Keywords: Dental erosion, Citric acid, Non-carious cervical lesion
INTRODUCTION
Chemical erosion is the loss of superficial tooth structure by chemical action in the continued presence of demineralizing agents.1 This can be prominent in patients with oral habits such as constant citrus ingestion (like lemon chewing), continuous exposure to airborne acids, chlorinated swimming pool water or gastrointestinal problems that produce repeated exposure of teeth to gastric acids.1–4 Erosion, caused by chemical irritants, can be distinguished from abrasion, caused by mechanical wear, by the location and character of the defects; eroded teeth have a smooth glossy appearance on the facial surface.5 In instances of uncertainty, a through history and medical evaluation may elucidate the reason such as related habits and exposure to acids. The pH value of citric acid (lemon) is reported to be 2.5. Because the critical point at which enamel dissolves is reported to be a pH of 5.0–5.7, citric acid can play a significant role in dental erosion.5–7 In these patients, the primary cause of loss of tooth structure should be determined to eliminate the etiologic factors before the rehabilitative therapy is undertaken. The aim of this case report was to illustrate the rehabilitation of a patient suffering from severe dental erosion because of esthetic and functional concern.
CASE REPORT
A 63 year-old man was referred to Dental School, Suleyman Demirel University by a general practitioner because of excessive loss of tooth structure, especially at the anterior region. A detailed history was taken to determine the reasons of erosion. On questioning about any habits related to tooth erosion, the patient stated that he had been consuming lemon every day for the past 40 years. He had a habit of chewing one lemon after every meal on a daily basis. On clinical examination, tooth wear was observed at the all dentition which was extreme at the maxillary anterior region. Moreover, cervical erosive lesions in all teeth were noted (Figure 1). The eroded tooth surfaces were glossy and smooth (Figure 2). At the anterior region, the clinical crown length was diminished because of the erosion at the incisal edges (Figures 1 and 2). The sharp edges of eroded areas were disturbing the tongue (Figure 3). The patient had no caries lesions and had a healthy periodontium. Mandibular and maxillary second premolars were missing; however, he had no restorations. The patient did not appear to have TMJ dysfunction. All salivary ducts were potent with a free and clear salivary flow.
Medical history revealed that the patient was operated for mitral cuspid deficiency in 1993 and thus he had mitral cuspid prosthesis. The patient was on warfarin, furosemide, simvastatin, spirinolactone medication.

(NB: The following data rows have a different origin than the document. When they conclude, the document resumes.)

**flow/run.sh**
```bash
#!/bin/bash
# OpenROAD 26Q1-2900-gdf79404cd8, Yosys 0.63+post, stock flow scripts
make -C /OpenROAD-flow-scripts/flow DESIGN_CONFIG=/design/flow/config.mk WORK_HOME=/design/flow/orfs finish
```
**flow/design.v**
```verilog
module fsm(
    input logic clk, rst,
    input logic [4:0] keyout,
    input logic [31:0] seq,
    output logic [3:0] state
);
    typedef enum logic [3:0] {
        LS0=0,
        LS1=1,
        LS2=2,
        LS3=3,
        LS4=4,
        LS5=5,
        LS6=6,
        LS7=7,
        OPEN=8,
        ALARM=9,
        INIT=10
    } state_t;
    logic [3:0] next_state;
    logic [31:0] seq1;
    always_ff @(posedge clk, posedge rst) begin
        if(rst) begin
            state <= INIT;
            seq1 <= 0;
        end
        else if (keyout == 5'd16) begin
          seq1 <= seq;
          state <= next_state;
        end
        else begin
            state <= next_state;
        end
    end
    always_comb begin
        case (state)
            INIT: next_state = (keyout == 5'd16) ? LS0:INIT;
            LS0 : next_state = (seq1[31:28] == keyout[3:0]) ? LS1:ALARM;
            LS1 : next_state = (seq1[27:24] == keyout[3:0]) ? LS2:ALARM;
            LS2 : next_state = (seq1[23:20] == keyout[3:0]) ? LS3:ALARM;
            LS3 : next_state = (seq1[19:16] == keyout[3:0]) ? LS4:ALARM;
            LS4 : next_state = (seq1[15:12] == keyout[3:0]) ? LS5:ALARM;
            LS5 : next_state = (seq1[11:8] == keyout[3:0]) ? LS6:ALARM;
            LS6 : next_state = (seq1[7:4] == keyout[3:0]) ? LS7:ALARM;
            LS7 : next_state = (seq1[3:0] == keyout[3:0]) ? OPEN:ALARM;
            OPEN : next_state = OPEN;
            ALARM: next_state = ALARM;
            default: next_state = INIT;
        endcase
    end
endmodule
```
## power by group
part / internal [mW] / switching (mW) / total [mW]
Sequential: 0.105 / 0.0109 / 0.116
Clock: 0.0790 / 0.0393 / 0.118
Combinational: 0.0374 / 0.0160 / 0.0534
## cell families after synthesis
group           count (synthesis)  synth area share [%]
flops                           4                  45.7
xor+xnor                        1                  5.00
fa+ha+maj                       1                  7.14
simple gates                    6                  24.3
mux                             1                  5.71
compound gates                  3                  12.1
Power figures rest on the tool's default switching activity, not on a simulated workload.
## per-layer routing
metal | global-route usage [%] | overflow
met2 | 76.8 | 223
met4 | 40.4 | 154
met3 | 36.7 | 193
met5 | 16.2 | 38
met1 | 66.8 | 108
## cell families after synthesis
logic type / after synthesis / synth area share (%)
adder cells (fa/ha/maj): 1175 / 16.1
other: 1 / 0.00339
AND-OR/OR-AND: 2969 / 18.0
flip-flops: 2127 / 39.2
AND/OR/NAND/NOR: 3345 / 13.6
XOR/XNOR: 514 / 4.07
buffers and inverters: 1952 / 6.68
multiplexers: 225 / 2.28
`config.mk`:
```
export PLATFORM = sky130hd
export DESIGN_NAME = DataMemory
export DESIGN_NICKNAME = DataMemory
export VERILOG_FILES = /design/flow/design.v
export SDC_FILE = /design/flow/constraint.sdc
export NUM_CORES = 4
export LEC_CHECK = 1
export CORE_UTILIZATION = 30
```
`constraint.sdc`:
```
current_design DataMemory

set clk_period 21.1
set clk_io_pct 0.2

create_clock -name clk0 -period $clk_period [get_ports {clk}]

set non_clock_inputs [all_inputs -no_clocks]
set_input_delay [expr $clk_period * $clk_io_pct] -clock clk0 $non_clock_inputs
set_output_delay [expr $clk_period * $clk_io_pct] -clock clk0 [all_outputs]
```
`run.sh`:
```
#!/bin/bash
# OpenROAD 26Q1-2900-gdf79404cd8, Yosys 0.63+post, stock flow scripts
make -C /OpenROAD-flow-scripts/flow DESIGN_CONFIG=/design/flow/config.mk WORK_HOME=/design/flow/orfs finish
```
==> /design/flow/constraint.sdc <==
current_design InstructionMemory

set clk_period 1.1
set clk_io_pct 0.2

create_clock -name clk0 -period $clk_period

set non_clock_inputs [all_inputs -no_clocks]
set_input_delay [expr $clk_period * $clk_io_pct] -clock clk0 $non_clock_inputs
set_output_delay [expr $clk_period * $clk_io_pct] -clock clk0 [all_outputs]
==> /design/flow/run.sh <==
#!/bin/bash
# OpenROAD 26Q1-2900-gdf79404cd8, Yosys 0.63+post, stock flow scripts
make -C /OpenROAD-flow-scripts/flow DESIGN_CONFIG=/design/flow/config.mk WORK_HOME=/design/flow/orfs finish
==> /design/flow/config.mk <==
export PLATFORM = sky130hd
export DESIGN_NAME = InstructionMemory
export DESIGN_NICKNAME = InstructionMemory
export VERILOG_FILES = /design/flow/design.v
export SDC_FILE = /design/flow/constraint.sdc
export NUM_CORES = 4
export LEC_CHECK = 1
export CORE_AREA = 10 10 70 70
export DIE_AREA = 0 0 80 80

A treatment plan was made and presented to the patient. Because of obvious lack of clinical crown height and need for restoring to functional interarch occlusion, surgical crown lengthening procedure was made. The labial frenulum was removed by frenectomy procedure to obtain optimal gingival esthetics (Figure 4). As the patient had mitral cuspid prosthesis, prophylactic premedication (Amoxicillin, 2 g 1 hours before surgery) was administered in accordance to the recommendation of his physician. The healing has been completed without any postoperative complications.
The patient’s noncarious cervical lesions and occlusal cavities on the upper and lower jaws were restored. Enamel margins were beveled and no cavity preparation was performed in cervical lesions; infected dentin was removed with a round bur and no beveling cavity margins were performed in occlusal cavities. The resin composite (Admira, Voco, Cuxhaven, Germany) was placed in increments. Finishing and polishing were performed in standard procedure (Fini, Pentron, Wallingford, USA).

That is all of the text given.